Airbus plans to start testing a pilot-free flying taxi by the end of next year.

Meet Vahana, a new breed of vehicle on the horizon for Airbus. The engineers at the aircraft company have developed this new technology as an autonomous flying vehicle designed to ship both people and products.

“We believe that global demand for this category of aircraft can support fleets of millions of vehicles worldwide,” Rodin Lyasoff, lead Airbus engineer on the project, told Clean Technica. “In as little as 10 years, we could have products on the market that revolutionize urban travel for millions of people.

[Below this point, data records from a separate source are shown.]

==> inputs of 10-14 <==
==> flow/design.v <==
`timescale 1ns / 1ps
module adder_1bit(a, b, ci, s, co);
	input wire a,b,ci;
	output wire s,co;
	and (c1,a,b), (c2,b,ci), (c3,a,ci);
	xor (s1,a,b), (s,s1,ci);
	or (co,c1,c2,c3);
endmodule
`timescale 1ns / 1ps
module adder_32bits(A, B, Ctr, S, Co,Cy);
	parameter size=32;
   input [size:1] A;
   input [size:1] B;
   input Ctr;
   output [size:1] S;
   output Co;
	output Cy;
	wire[size-1:1]  Ctemp;
	wire[size:1]    Bo;
	assign Bo={32{Ctr}}^B;
adder_1bit 	A1(.a(A[1]),.b(Bo[1]),.ci(Ctr),.s(S[1]),.co(Ctemp[1])),
		A2(A[2],Bo[2],Ctemp[1],S[2],Ctemp[2]),
		A3(A[3],Bo[3],Ctemp[2],S[3],Ctemp[3]),
		A4(A[4],Bo[4],Ctemp[3],S[4],Ctemp[4]),
		A5(A[5],Bo[5],Ctemp[4],S[5],Ctemp[5]),
		A6(A[6],Bo[6],Ctemp[5],S[6],Ctemp[6]),
		A7(A[7],Bo[7],Ctemp[6],S[7],Ctemp[7]),
		A8(A[8],Bo[8],Ctemp[7],S[8],Ctemp[8]),
		A9(A[9],Bo[9],Ctemp[8],S[9],Ctemp[9]),
		A10(A[10],Bo[10],Ctemp[9],S[10],Ctemp[10]),
		A11(A[11],Bo[11],Ctemp[10],S[11],Ctemp[11]),
		A12(A[12],Bo[12],Ctemp[11],S[12],Ctemp[12]),
		A13(A[13],Bo[13],Ctemp[12],S[13],Ctemp[13]),
		A14(A[14],Bo[14],Ctemp[13],S[14],Ctemp[14]),
		A15(A[15],Bo[15],Ctemp[14],S[15],Ctemp[15]),
		A16(A[16],Bo[16],Ctemp[15],S[16],Ctemp[16]),
		A17(A[17],Bo[17],Ctemp[16],S[17],Ctemp[17]),
		A18(A[18],Bo[18],Ctemp[17],S[18],Ctemp[18]),
		A19(A[19],Bo[19],Ctemp[18],S[19],Ctemp[19]),
		A20(A[20],Bo[20],Ctemp[19],S[20],Ctemp[20]),
		A21(A[21],Bo[21],Ctemp[20],S[21],Ctemp[21]),
		A22(A[22],Bo[22],Ctemp[21],S[22],Ctemp[22]),
		A23(A[23],Bo[23],Ctemp[22],S[23],Ctemp[23]),
		A24(A[24],Bo[24],Ctemp[23],S[24],Ctemp[24]),
		A25(A[25],Bo[25],Ctemp[24],S[25],Ctemp[25]),
		A26(A[26],Bo[26],Ctemp[25],S[26],Ctemp[26]),
		A27(A[27],Bo[27],Ctemp[26],S[27],Ctemp[27]),
		A28(A[28],Bo[28],Ctemp[27],S[28],Ctemp[28]),
		A29(A[29],Bo[29],Ctemp[28],S[29],Ctemp[29]),
		A30(A[30],Bo[30],Ctemp[29],S[30],Ctemp[30]),
		A31(A[31],Bo[31],Ctemp[30],S[31],Ctemp[31]),
		A32(A[32],Bo[32],Ctemp[31],S[32],Co);
		assign Cy=(!(A[32]^Bo[32]))*(A[32]^S[32]);
endmodule
module mul_32_32_64(clk, rst, start, a, b, out, idle);
   input clk;
   input rst;
   input start;
   input [31:0] a, b;
   output reg [63:0] out;
   output idle;
   reg [63:0]        out_r;
   parameter START = 1'b0, CALC = 1'b1;
   reg [4:0]         count;
   reg               state;
   reg               last;
   wire [33:0]       tmp_sum;
   wire [33:0]       a_ext;
   wire [33:0]       addend;
   wire [2:0]        booth;
   assign idle = (state == START);
   assign a_ext = {{2{a[31]}}, a};
   assign booth = {out_r[1:0], last};
   assign addend = (booth[1] ^ booth[0]) ? a_ext : {a_ext[32:0], 1'b0} & {34{booth[2] ^ booth[0]}};
   assign tmp_sum = {{2{out_r[63]}}, out_r[63:32]} + (addend ^ {34{booth[2]}}) + {33'b0, booth[2]};
   always @(posedge clk) begin
      if (rst) begin
         state <= START;
         count <= 5'b00000;
      end else begin
      case (state)
        START: begin
           if (start) begin
              out_r <= {32'b0, b};
              last <= 1'b0;
              count <= 5'b00000;
              state <= CALC;
           end
        end
        CALC: begin
           if (~count[4]) begin
              count <= count + 1;
              out_r[63:30] <= tmp_sum[33:0];
              out_r[29:0] <= out_r[31:2];
              last <= out_r[1];
           end  
           else begin
              out <= out_r;
              state <= START;
              count <= 5'b00000;
           end
        end  
        default:;
      endcase  
      end
   end  
endmodule  
module div_64_32_32(clk, rst, start, a, b, quo, mod, idle);
   input clk;
   input rst;
   input start;
   input [63:0] a;
   input [31:0] b;
   output reg [31:0] quo, mod;
   output idle;
   reg [31:0]        quo_r;
   reg [33:0]        mod_r;
   parameter START = 2'b00, CALC = 2'b01, FIN = 2'b11;
   reg [1:0]         state;
   reg [4:0]         count;
   wire [33:0]       b_ext;
   wire [33:0]       tmp_sum;
   reg               op;
   assign idle = (state == START);
   assign b_ext = {2'b00, b};
   assign tmp_sum = mod_r + (b_ext ^ {34{op}}) + {33'b0, op};
   always @(posedge clk) begin
      if (rst) begin
         state <= START;
         count <= 5'b00000;
      end else begin
      case (state)
        START: begin
           if (start) begin
              mod_r <= {1'b0, a[63:31]};
              quo_r <= {a[30:0], 1'b0};
              op <= 1;     
              count <= 5'b00000;
              state <= CALC;
           end
        end
        CALC: begin
           if (count != 5'b11111) begin
              mod_r <= {tmp_sum[32:0], quo_r[31]};
              quo_r <= {quo_r[30:0], ~tmp_sum[33]};
              op <= ~tmp_sum[33];
              count <= count + 1;
           end
           else begin
              quo_r <= {quo_r[30:0], ~tmp_sum[33]};
              mod_r <= tmp_sum[33] ? tmp_sum + b_ext : tmp_sum;
              state <= FIN;
              count <= 5'b00000;
           end
        end
        FIN: begin
           quo <= quo_r;
           mod <= mod_r[31:0];
           state <= START;
           count <= 5'b00000;
        end
        default: state <= START;
      endcase  
      end
   end  
endmodule  
module int_calc(clk, rst, start, A, B, done, int_add, int_sub, int_mul, int_div, int_mod, addCo, addCy, subCo, subCy);
   input clk;
   input rst;
   input start;
   input [63:0] A;
   input [31:0] B;
   output done;
   output [31:0] int_add;
   output [31:0] int_sub;
   output [63:0] int_mul;
   output [31:0] int_div;
   output [31:0] int_mod;
	output addCo;
	output addCy;
	output subCo;
	output subCy;
   reg [31:0] a_r;
   reg [31:0] b_r;
   reg        busy;
   wire       mul_idle;
   wire       div_idle;
   assign done = busy & mul_idle & div_idle;
   always @(posedge clk) begin
      if (start) begin
         a_r <= A[31:0];
         b_r <= B;
      end
      if (rst) busy <= 1'b0;
      else if (start) busy <= 1'b1;
      else if (done) busy <= 1'b0;
   end
   adder_32bits adder(.A(a_r),
                      .B(b_r),
                      .Ctr(1'b0),
                      .S(int_add),
                      .Co(addCo),
                      .Cy(addCy));
   adder_32bits suber(.A(a_r),
                      .B(b_r),
                      .Ctr(1'b1),
                      .S(int_sub),
                      .Co(subCo),
                      .Cy(subCy));
   mul_32_32_64 muler(.clk(clk),
                      .rst(rst),
                      .start(start),
                      .a(a_r),
                      .b(B),
                      .out(int_mul),
                      .idle(mul_idle));
   div_64_32_32 diver(.clk(clk),
                      .rst(rst),
                      .start(start),
                      .a(A),
                      .b(b_r),
                      .quo(int_div),
                      .mod(int_mod),
                      .idle(div_idle));
endmodule  
==> flow/run.sh <==
#!/bin/bash
# the make line also repeats each setting of config.mk as NAME=value (left out here)
make -C /OpenROAD-flow-scripts/flow DESIGN_CONFIG=/design/flow/config.mk WORK_HOME=/design/flow/orfs CLKGATE_MAP_FILE= finish
==> flow/config.mk <==
export PLATFORM = sky130hd
export DESIGN_NAME = int_calc
export DESIGN_NICKNAME = int_calc
export VERILOG_FILES = /design/flow/design.v
export SDC_FILE = /design/flow/constraint.sdc
export NUM_CORES = 4
export LEC_CHECK = 0
export ABC_AREA = 1
export CAP_MARGIN = 10
export CORE_ASPECT_RATIO = 0.68
export CORE_MARGIN = 6
export CORE_UTILIZATION = 66
export CTS_CLUSTER_DIAMETER = 68
export CTS_CLUSTER_SIZE = 39
export GPL_ROUTABILITY_DRIVEN = 0
export GPL_TIMING_DRIVEN = 0
export MAX_ROUTING_LAYER = met5
export MIN_ROUTING_LAYER = met2
export PLACE_DENSITY = 0.9
export SLEW_MARGIN = 10
==> flow/constraint.sdc <==
create_clock -name core_clock -period 21.9 [get_ports {clk}]
set_input_delay 4.3800 -clock core_clock [delete_from_list [all_inputs] [get_ports {clk}]]
set_output_delay 4.3800 -clock core_clock [all_outputs]
set_load 0.01 [all_outputs]
==> inputs of 12-20, as changes to 10-14 <==
- ABC_AREA: 1 -> unset
- CAP_MARGIN: 10 -> 20
- CORE_ASPECT_RATIO: 0.68 -> unset
- CORE_MARGIN: 6 -> 2
- CORE_UTILIZATION: 66 -> 72
- CTS_CLUSTER_DIAMETER: 68 -> unset
- CTS_CLUSTER_SIZE: 39 -> unset
- GPL_ROUTABILITY_DRIVEN: 0 -> unset
- GPL_TIMING_DRIVEN: 0 -> unset
- MAX_ROUTING_LAYER: met5 -> unset
- MIN_ROUTING_LAYER: met2 -> unset
- PLACE_DENSITY: 0.9 -> unset
- PLACE_DENSITY_LB_ADDON: unset -> 0.27
- SLEW_MARGIN: 10 -> 20
==> flow/constraint.sdc (replaced) <==
create_clock -name core_clock -period 15.0 [get_ports {clk}]
set_input_delay 3.0000 -clock core_clock [delete_from_list [all_inputs] [get_ports {clk}]]
set_output_delay 3.0000 -clock core_clock [all_outputs]
set_load 0.01 [all_outputs]
==> comparison table <==
Buffers inserted during post-CTS setup optimization: 10-14 0; 12-20 2
# Cells Yosys: 10-14 2,524; 12-20 1,827
Multiplexer share of the synthesized area: 10-14 0%; 12-20 4.350%
Area after DPL: 10-14 25,690 µm²; 12-20 23,800 µm²
Depth of the CTS H-tree: 10-14 1; 12-20 2
Yosys chip area: 10-14 21,970 µm²; 12-20 20,710 µm²
Chip area: 10-14 37,900 µm²; 12-20 30,140 µm²
Status: 10-14 stopped before the end; 12-20 finished with violations
Failing step: 10-14 global routing (5_1_grt); 12-20 -
Violated checks: 10-14 -; 12-20 setup timing
Xor-xnor portion of the synthesized cell area: 10-14 4.105%; 12-20 4.525%
Area fraction in compound gates after synthesis: 10-14 8.006%; 12-20 15.18%
Post-CTS Resized: 10-14 0; 12-20 51
Num CTS Buffers: 10-14 16; 12-20 37
Most repeated cell in the gate-level netlist after synthesis: 10-14 nand2_1; 12-20 edfxtp_1
Post-placement worst setup slack: 10-14 1.115 ns; 12-20 -1.343 ns
Initial cell density of the core: 10-14 67.75%; 12-20 72.55%
Synthesized-area fraction occupied by adder cells: 10-14 11.73%; 12-20 12.44%
Vertical die size: 10-14 162.5 µm; 12-20 173.6 µm

==> job 8096 <==
// int_calc: RTL as listed in full above, without the edits since
==> flow/config.mk <==
export PLATFORM = sky130hd
export DESIGN_NAME = int_calc
export DESIGN_NICKNAME = int_calc
export VERILOG_FILES = /design/flow/design.v
export SDC_FILE = /design/flow/constraint.sdc
export NUM_CORES = 4
export LEC_CHECK = 0
export CAP_MARGIN = 20
export CORE_MARGIN = 2
export CORE_UTILIZATION = 58
export SETUP_SLACK_MARGIN = 1.5
export SLEW_MARGIN = 20
==> flow/constraint.sdc <==
create_clock -name core_clock -period 10.7 [get_ports {clk}]
set_input_delay 2.1400 -clock core_clock [delete_from_list [all_inputs] [get_ports {clk}]]
set_output_delay 2.1400 -clock core_clock [all_outputs]
set_load 0.01 [all_outputs]
run.sh (not shown) runs the stock make flow with config.mk's settings and CLKGATE_MAP_FILE=.
==> inputs of job 4711, as changes to job 8096 <==
--- a/flow/config.mk
+++ b/flow/config.mk
@@ -8,5 +8,12 @@
 export CAP_MARGIN = 20
+export CELL_PAD_IN_SITES_GLOBAL_PLACEMENT = 3
 export CORE_MARGIN = 2
-export CORE_UTILIZATION = 58
-export SETUP_SLACK_MARGIN = 1.5
-export SLEW_MARGIN = 20
+export CORE_UTILIZATION = 16
+export CTS_CLUSTER_DIAMETER = 296
+export GPL_ROUTABILITY_DRIVEN = 1
+export GPL_TIMING_DRIVEN = 0
+export MAX_ROUTING_LAYER = met4
+export PLACE_DENSITY = 0.4
+export SETUP_SLACK_MARGIN = 1.26
+export SLEW_MARGIN = 35
+export TNS_END_PERCENT = 70
==> flow/constraint.sdc (replaced) <==
create_clock -name core_clock -period 23.8 [get_ports {clk}]
set_input_delay 4.7600 -clock core_clock [delete_from_list [all_inputs] [get_ports {clk}]]
set_output_delay 4.7600 -clock core_clock [all_outputs]
set_load 0.01 [all_outputs]
==> inputs of job 2475, as changes to job 8096 <==
--- a/flow/config.mk
+++ b/flow/config.mk
@@ -9,4 +9,6 @@
 export CORE_MARGIN = 2
-export CORE_UTILIZATION = 58
-export SETUP_SLACK_MARGIN = 1.5
+export CORE_UTILIZATION = 72
+export CTS_CLUSTER_SIZE = 39
+export PLACE_DENSITY_LB_ADDON = 0.27
+export SETUP_SLACK_MARGIN = 3.98
 export SLEW_MARGIN = 20
==> flow/constraint.sdc (replaced) <==
create_clock -name core_clock -period 13.7 [get_ports {clk}]
set_input_delay 2.7400 -clock core_clock [delete_from_list [all_inputs] [get_ports {clk}]]
set_output_delay 2.7400 -clock core_clock [all_outputs]
set_load 0.01 [all_outputs]
==> results <==
quantity	job 4711	job 2475	job 8096
Status	no timing/DRC/antenna violations	finished with violations	finished with violations
Violated checks	-	negative setup slack	negative setup slack
Cell Area, Placed	0.0264 sq mm	0.0238 sq mm	0.0240 sq mm
Tool warnings	28	31	33
Global-route wire length before repair	129000 um	104000 um	86400 um
Power in sequential cells	0.732 mW	1.26 mW	1.60 mW
Worst r2r path cells	22	23	21
Initial antenna violation count	4	3	4
Hold Startpoint	diver.quo_r[27]	muler.out_r[7]	diver.quo_r[14]
Power in combinational cells	0.834 mW	1.40 mW	1.67 mW
Met3 global-route usage	0.0232	0.120	0.0519
Multi-input logic portion of the cell area	0.341	0.388	0.382
Total die size	0.132 sq mm	0.0301 sq mm	0.0372 sq mm
Hold Path Sink	diver.quo[27]	muler.out[7]	diver.quo[14]
Die y size	364 um	174 um	193 um
Setup TNS Final	0 ps	-22670 ps	-74590 ps

==> branch yarrow: inputs <==
// int_calc: RTL as listed in full above, without the edits since
Settings: LEC_CHECK=0, CAP_MARGIN=20, CORE_MARGIN=2, CORE_UTILIZATION=72, CTS_CLUSTER_SIZE=23, SLEW_MARGIN=20; clock period 15.0 ns.
==> branch maple: changes against branch yarrow <==
Settings changed: CAP_MARGIN 20 to 30, CELL_PAD_IN_SITES_DETAIL_PLACEMENT set to 2, CORE_MARGIN 2 to 3, CORE_UTILIZATION 72 to 54, CTS_CLUSTER_DIAMETER set to 245, CTS_CLUSTER_SIZE 23 to 47, GPL_ROUTABILITY_DRIVEN set to 0, GPL_TIMING_DRIVEN set to 0, HOLD_SLACK_MARGIN set to 0.03, MAX_ROUTING_LAYER set to met4, MIN_ROUTING_LAYER set to met1, PLACE_DENSITY_LB_ADDON set to 0.28, SETUP_SLACK_MARGIN set to 1.5, TNS_END_PERCENT set to 20.
==> flow/constraint.sdc (replaced) <==
create_clock -name core_clock -period 21.0 [get_ports {clk}]
set_input_delay 4.2000 -clock core_clock [delete_from_list [all_inputs] [get_ports {clk}]]
set_output_delay 4.2000 -clock core_clock [all_outputs]
set_load 0.01 [all_outputs]
==> branch cedar: changes against branch yarrow <==
Settings changed: ABC_AREA set to 1, CTS_CLUSTER_DIAMETER set to 41, CTS_CLUSTER_SIZE 23 to 83, HOLD_SLACK_MARGIN set to -0.08, PLACE_DENSITY set to 0.67, SETUP_SLACK_MARGIN set to 1.66.
==> flow/constraint.sdc (replaced) <==
create_clock -name core_clock -period 10.1 [get_ports {clk}]
set_input_delay 2.0200 -clock core_clock [delete_from_list [all_inputs] [get_ports {clk}]]
set_output_delay 2.0200 -clock core_clock [all_outputs]
set_load 0.01 [all_outputs]
==> branch sierra: changes against branch yarrow <==
Settings changed: PLACE_DENSITY_LB_ADDON set to 0.27, SETUP_SLACK_MARGIN set to 2.96.
==> flow/constraint.sdc (replaced) <==
create_clock -name core_clock -period 10.8 [get_ports {clk}]
set_input_delay 2.1600 -clock core_clock [delete_from_list [all_inputs] [get_ports {clk}]]
set_output_delay 2.1600 -clock core_clock [all_outputs]
set_load 0.01 [all_outputs]
==> Changelog: implementation <==
### Implementation results

* Status: complete, but fails checks
* Failed Checks: setup timing
* Final setup margin at -1579 ps
* Clock buffers at about 50
* Final setup vio count at 11
* Cell count after synthesis at ~1800
* CTS buffer count at 36
* Vias in the first global route at between 15000 and 20000
* Worst hold endpoint: diver.quo[4]$_DFFE_PP_
* Hold depth at 0
* Highest routed layer: met4
* GR Overflow Total at 0
* Log Warnings at 34
-- figures above: branch yarrow

==> Changelog: implementation <==
### Implementation results

* Cell count after synthesis at approximately 1800
* CTS buffer count at 37
* Highest routed layer: met4
* GR Overflow Total at 0
* Log Warnings at 31
* Final setup margin at -5149 ps
* Failed Checks: setup timing
* Final setup vio count at 30
* Status: complete, but fails checks
* Worst hold endpoint: muler.out[8]$_DFFE_PP_
* Vias in the first global route at 17510
-- figures above: branch sierra

==> Changelog: implementation <==
### Implementation results

* Status: aborted with a tool error
* Last stage: detailed placement
* First Err: [ERROR DPL-0033] detailed placement checks failed during check placement.
* Synthesis warning total at 7
* Syn Std Cell Area at 0.02071 sq mm
* Yosys Chip Area at ~0.021 sq mm
* Most common cell in the netlist: edfxtp_1
* Post-synth cell types at slightly below 90
* Synth area leader: edfxtp_1
* Die height at 201.8 um
* Cell count after synthesis at 1827
-- figures above: branch maple

==> Changelog: implementation <==
### Implementation results

* Final setup vio count at 34
* Clock buffers at between 40 and 50
* Cell count after synthesis at between 2000 and 3000
* GR Overflow Total at 0
* CTS buffer count at ~42
* Log Warnings at 33
* Vias in the first global route at 20255
* Worst hold endpoint: muler.out[18]$_DFFE_PP_
* Status: complete, but fails checks
* Final setup margin at -5868 ps
* Hold depth at 0
* Failed Checks: setup timing
-- figures above: branch cedar

Power figures rest on the tool's default switching activity, not on a simulated workload.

Many of the technologies needed, such as batteries, motors and avionics are most of the way there.”

Airbus plans to begin testing on Vahana by the end of 2017. The product will initially be a manned vehicle, but will switch to be fully autonomous once proper regulations and technology are in place—like the sense-and-avoid technology used in self-driving cars, but none of the technology the company requires is fully available for the aviation world yet.

“That’s one of the bigger challenges we aim to resolve as early as possible,” Lyasoff told Clean Technica.

Airbus began working on Vahana in February of this year and are working hard to develop a system that could ultimately be used alongside a ridesharing app, where someone hails an air taxi and climbs into the unmanned machine.

“A3 is powering ahead with Vahana, and as is typical for Silicon Valley, the company thinks in terms of weeks, not years,” Airbus said in a statement reported by AVweb.